"""

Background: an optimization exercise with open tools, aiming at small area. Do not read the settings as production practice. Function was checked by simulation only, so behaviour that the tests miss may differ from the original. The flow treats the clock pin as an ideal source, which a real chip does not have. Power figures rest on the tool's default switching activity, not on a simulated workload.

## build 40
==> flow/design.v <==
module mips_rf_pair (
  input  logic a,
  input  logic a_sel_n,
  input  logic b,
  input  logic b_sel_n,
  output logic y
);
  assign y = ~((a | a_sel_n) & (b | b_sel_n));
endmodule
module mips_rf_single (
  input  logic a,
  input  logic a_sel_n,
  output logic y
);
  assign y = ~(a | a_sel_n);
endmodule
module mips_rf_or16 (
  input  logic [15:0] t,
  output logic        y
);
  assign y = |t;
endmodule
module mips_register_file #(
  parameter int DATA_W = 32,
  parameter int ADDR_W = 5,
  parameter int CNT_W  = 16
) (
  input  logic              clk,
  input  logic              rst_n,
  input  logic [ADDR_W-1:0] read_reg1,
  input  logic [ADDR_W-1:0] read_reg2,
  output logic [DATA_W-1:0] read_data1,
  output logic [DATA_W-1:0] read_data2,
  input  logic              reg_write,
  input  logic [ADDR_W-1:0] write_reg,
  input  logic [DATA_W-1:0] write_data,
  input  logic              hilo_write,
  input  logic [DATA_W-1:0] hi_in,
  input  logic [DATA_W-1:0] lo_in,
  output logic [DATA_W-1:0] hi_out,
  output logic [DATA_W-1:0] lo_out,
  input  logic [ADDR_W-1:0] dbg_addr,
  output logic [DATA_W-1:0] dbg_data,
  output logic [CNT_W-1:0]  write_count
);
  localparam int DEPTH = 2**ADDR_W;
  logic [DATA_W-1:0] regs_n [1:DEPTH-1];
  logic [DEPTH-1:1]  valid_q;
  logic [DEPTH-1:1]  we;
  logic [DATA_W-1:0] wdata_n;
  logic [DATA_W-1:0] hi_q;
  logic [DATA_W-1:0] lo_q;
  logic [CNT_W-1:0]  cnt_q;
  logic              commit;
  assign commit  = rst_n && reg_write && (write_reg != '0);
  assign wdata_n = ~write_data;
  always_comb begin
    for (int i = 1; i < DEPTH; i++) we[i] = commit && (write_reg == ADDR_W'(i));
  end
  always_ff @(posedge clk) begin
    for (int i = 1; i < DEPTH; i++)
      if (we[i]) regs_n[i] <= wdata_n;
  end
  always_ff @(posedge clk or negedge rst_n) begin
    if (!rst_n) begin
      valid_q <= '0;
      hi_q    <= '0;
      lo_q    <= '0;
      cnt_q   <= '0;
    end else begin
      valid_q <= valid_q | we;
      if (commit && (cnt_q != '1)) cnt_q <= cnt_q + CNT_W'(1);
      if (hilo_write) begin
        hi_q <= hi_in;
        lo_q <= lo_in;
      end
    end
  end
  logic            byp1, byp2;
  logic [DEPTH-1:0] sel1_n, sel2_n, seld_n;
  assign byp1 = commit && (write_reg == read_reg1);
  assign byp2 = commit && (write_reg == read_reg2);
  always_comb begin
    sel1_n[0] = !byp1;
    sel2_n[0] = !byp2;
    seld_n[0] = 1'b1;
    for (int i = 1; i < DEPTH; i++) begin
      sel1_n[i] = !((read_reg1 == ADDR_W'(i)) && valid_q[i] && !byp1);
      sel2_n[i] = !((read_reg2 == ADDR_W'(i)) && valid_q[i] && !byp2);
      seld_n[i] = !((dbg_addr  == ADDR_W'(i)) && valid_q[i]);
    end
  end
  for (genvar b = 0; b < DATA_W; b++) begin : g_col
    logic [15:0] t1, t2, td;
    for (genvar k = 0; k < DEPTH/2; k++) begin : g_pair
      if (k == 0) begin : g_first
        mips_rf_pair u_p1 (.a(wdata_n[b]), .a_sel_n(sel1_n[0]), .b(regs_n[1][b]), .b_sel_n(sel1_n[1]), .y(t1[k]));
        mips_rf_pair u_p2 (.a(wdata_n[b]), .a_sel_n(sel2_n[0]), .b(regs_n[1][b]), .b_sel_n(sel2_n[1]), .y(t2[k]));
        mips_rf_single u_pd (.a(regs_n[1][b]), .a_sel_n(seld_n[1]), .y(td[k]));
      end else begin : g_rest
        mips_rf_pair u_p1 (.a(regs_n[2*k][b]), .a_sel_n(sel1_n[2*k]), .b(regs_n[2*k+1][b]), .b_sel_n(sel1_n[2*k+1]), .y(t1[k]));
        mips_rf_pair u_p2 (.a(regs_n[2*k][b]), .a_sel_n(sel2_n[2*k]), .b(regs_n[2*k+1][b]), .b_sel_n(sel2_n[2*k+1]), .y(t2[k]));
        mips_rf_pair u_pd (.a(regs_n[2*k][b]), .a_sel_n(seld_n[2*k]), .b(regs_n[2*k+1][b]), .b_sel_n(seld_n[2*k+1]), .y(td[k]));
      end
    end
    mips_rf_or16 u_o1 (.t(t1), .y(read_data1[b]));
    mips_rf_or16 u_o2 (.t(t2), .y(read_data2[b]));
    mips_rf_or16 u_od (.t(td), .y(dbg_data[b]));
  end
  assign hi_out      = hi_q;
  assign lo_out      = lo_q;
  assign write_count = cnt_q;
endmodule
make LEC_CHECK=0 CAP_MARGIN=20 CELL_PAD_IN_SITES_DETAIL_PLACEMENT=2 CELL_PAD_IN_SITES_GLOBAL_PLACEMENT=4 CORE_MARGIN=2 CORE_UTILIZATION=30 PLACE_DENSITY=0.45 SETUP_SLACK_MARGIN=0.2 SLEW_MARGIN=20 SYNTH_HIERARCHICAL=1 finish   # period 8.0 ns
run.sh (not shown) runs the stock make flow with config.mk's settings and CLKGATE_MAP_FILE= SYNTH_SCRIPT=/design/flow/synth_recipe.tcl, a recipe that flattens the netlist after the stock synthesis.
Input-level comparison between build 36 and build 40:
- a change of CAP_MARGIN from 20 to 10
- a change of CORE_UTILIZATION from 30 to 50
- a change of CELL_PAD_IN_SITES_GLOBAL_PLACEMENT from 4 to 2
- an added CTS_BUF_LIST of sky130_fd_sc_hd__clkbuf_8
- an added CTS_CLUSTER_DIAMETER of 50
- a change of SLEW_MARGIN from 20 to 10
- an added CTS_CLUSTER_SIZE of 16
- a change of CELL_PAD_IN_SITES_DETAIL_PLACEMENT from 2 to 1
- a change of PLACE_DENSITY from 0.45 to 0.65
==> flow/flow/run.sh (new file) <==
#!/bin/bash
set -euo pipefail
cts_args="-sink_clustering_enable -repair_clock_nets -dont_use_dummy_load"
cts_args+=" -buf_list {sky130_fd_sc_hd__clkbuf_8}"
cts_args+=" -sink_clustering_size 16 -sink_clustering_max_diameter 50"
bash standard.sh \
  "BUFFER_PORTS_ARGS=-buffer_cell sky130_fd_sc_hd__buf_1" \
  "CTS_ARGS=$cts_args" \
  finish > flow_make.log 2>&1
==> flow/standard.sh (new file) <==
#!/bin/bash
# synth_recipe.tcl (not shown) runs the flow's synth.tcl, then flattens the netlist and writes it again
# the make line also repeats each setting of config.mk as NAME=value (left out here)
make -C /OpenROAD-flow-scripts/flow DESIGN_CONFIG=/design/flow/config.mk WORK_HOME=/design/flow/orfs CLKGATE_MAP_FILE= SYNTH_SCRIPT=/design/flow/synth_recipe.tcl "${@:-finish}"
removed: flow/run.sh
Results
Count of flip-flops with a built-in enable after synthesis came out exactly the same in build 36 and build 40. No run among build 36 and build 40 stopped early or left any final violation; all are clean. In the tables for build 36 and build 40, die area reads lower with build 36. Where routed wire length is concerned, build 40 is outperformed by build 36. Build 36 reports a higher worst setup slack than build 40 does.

"""
"""

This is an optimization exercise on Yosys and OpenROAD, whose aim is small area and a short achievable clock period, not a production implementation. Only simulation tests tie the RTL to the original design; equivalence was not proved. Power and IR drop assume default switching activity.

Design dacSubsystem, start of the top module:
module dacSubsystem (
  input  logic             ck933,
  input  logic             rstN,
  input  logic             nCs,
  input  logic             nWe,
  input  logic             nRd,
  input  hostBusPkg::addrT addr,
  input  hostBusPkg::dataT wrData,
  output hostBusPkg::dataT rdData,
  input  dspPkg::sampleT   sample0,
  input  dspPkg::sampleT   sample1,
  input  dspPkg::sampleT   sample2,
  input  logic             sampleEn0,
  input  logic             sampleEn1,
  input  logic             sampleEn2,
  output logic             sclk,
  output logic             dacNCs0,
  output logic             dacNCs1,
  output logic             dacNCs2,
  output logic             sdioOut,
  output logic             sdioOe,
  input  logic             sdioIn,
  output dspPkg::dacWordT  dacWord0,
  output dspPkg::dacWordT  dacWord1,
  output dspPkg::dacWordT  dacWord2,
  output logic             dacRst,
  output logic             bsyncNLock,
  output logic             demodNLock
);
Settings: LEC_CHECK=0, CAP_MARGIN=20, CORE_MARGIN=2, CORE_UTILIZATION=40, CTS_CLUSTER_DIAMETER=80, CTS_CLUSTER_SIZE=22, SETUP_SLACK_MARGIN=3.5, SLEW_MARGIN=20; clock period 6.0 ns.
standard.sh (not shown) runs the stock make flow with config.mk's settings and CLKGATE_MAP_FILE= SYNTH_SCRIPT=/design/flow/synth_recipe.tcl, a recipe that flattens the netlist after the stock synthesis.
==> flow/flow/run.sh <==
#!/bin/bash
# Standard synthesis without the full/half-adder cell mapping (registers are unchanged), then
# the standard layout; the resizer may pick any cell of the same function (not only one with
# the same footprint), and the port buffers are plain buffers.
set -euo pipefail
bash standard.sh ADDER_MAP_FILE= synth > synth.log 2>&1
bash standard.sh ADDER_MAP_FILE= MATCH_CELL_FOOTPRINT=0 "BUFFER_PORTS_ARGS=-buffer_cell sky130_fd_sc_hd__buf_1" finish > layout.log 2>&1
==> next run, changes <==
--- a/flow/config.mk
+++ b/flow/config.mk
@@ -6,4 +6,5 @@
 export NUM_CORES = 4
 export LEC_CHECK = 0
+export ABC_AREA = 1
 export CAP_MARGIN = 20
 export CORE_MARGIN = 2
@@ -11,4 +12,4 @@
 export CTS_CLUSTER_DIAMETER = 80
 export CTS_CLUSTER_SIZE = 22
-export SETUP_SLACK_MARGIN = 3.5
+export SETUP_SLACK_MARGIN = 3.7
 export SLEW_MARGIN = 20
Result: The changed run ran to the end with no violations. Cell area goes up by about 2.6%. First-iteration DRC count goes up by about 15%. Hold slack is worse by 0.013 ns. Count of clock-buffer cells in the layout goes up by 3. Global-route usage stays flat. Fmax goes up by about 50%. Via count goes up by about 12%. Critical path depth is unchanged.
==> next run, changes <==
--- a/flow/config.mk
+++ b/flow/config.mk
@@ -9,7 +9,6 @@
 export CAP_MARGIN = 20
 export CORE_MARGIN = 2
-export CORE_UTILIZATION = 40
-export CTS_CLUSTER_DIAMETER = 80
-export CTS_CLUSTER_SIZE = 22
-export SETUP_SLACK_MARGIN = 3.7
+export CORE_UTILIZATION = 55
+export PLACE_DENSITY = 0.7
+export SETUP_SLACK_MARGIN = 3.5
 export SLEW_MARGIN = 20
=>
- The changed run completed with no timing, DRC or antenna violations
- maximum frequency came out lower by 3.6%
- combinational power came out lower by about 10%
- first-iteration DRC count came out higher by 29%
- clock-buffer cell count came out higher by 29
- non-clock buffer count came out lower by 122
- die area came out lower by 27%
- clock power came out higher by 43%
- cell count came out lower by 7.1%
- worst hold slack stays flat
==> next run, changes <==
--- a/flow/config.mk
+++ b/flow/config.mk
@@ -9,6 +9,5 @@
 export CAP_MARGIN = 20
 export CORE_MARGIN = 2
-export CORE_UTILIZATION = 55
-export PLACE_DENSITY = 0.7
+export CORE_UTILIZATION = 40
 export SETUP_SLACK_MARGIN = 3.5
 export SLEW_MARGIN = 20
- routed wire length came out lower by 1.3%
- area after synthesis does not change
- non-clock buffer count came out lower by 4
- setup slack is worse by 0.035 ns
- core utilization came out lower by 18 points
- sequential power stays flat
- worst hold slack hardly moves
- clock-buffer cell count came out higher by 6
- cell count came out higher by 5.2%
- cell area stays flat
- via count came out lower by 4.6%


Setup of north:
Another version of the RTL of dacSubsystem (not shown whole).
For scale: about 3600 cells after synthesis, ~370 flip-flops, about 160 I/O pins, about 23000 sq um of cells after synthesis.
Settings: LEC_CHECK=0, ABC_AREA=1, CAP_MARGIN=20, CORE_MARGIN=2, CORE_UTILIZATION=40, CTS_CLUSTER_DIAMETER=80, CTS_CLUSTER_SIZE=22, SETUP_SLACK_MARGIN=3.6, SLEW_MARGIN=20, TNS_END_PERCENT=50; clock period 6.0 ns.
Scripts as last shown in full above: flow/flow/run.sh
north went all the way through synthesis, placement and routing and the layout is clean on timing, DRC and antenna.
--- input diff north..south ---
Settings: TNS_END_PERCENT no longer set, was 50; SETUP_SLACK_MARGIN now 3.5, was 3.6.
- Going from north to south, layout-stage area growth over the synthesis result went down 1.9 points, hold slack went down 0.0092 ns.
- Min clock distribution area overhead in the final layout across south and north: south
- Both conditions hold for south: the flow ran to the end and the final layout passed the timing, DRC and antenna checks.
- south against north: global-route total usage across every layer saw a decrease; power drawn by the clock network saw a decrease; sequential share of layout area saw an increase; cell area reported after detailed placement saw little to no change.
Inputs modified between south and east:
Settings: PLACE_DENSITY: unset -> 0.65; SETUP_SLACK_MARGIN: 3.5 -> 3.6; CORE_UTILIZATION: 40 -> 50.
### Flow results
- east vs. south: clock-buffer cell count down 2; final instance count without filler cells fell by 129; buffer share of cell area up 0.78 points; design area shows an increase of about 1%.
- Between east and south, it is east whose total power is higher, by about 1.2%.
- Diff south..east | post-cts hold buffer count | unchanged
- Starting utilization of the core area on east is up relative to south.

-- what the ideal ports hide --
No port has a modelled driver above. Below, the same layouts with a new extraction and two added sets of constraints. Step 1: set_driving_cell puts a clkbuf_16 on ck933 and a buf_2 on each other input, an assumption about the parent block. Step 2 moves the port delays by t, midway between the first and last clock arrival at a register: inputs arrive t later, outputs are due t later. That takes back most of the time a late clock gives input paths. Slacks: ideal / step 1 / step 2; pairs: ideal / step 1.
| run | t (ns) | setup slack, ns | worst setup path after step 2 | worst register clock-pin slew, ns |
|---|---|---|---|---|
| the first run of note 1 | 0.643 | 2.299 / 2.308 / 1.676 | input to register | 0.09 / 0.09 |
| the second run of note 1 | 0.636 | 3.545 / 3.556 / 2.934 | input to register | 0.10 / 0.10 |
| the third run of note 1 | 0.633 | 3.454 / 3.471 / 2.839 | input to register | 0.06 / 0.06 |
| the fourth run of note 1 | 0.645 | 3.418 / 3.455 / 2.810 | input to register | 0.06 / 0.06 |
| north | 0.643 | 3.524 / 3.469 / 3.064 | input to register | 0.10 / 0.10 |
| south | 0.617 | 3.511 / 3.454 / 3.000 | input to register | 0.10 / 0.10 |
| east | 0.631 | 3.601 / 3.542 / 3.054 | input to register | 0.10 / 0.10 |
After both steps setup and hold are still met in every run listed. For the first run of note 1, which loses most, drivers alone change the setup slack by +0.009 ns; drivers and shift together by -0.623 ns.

"""

§ Exercise
Please copy all lines of the listing in which the string "genvar" occurs.

§ Solution to this problem
  for (genvar b = 0; b < DATA_W; b++) begin : g_col
    for (genvar k = 0; k < DEPTH/2; k++) begin : g_pair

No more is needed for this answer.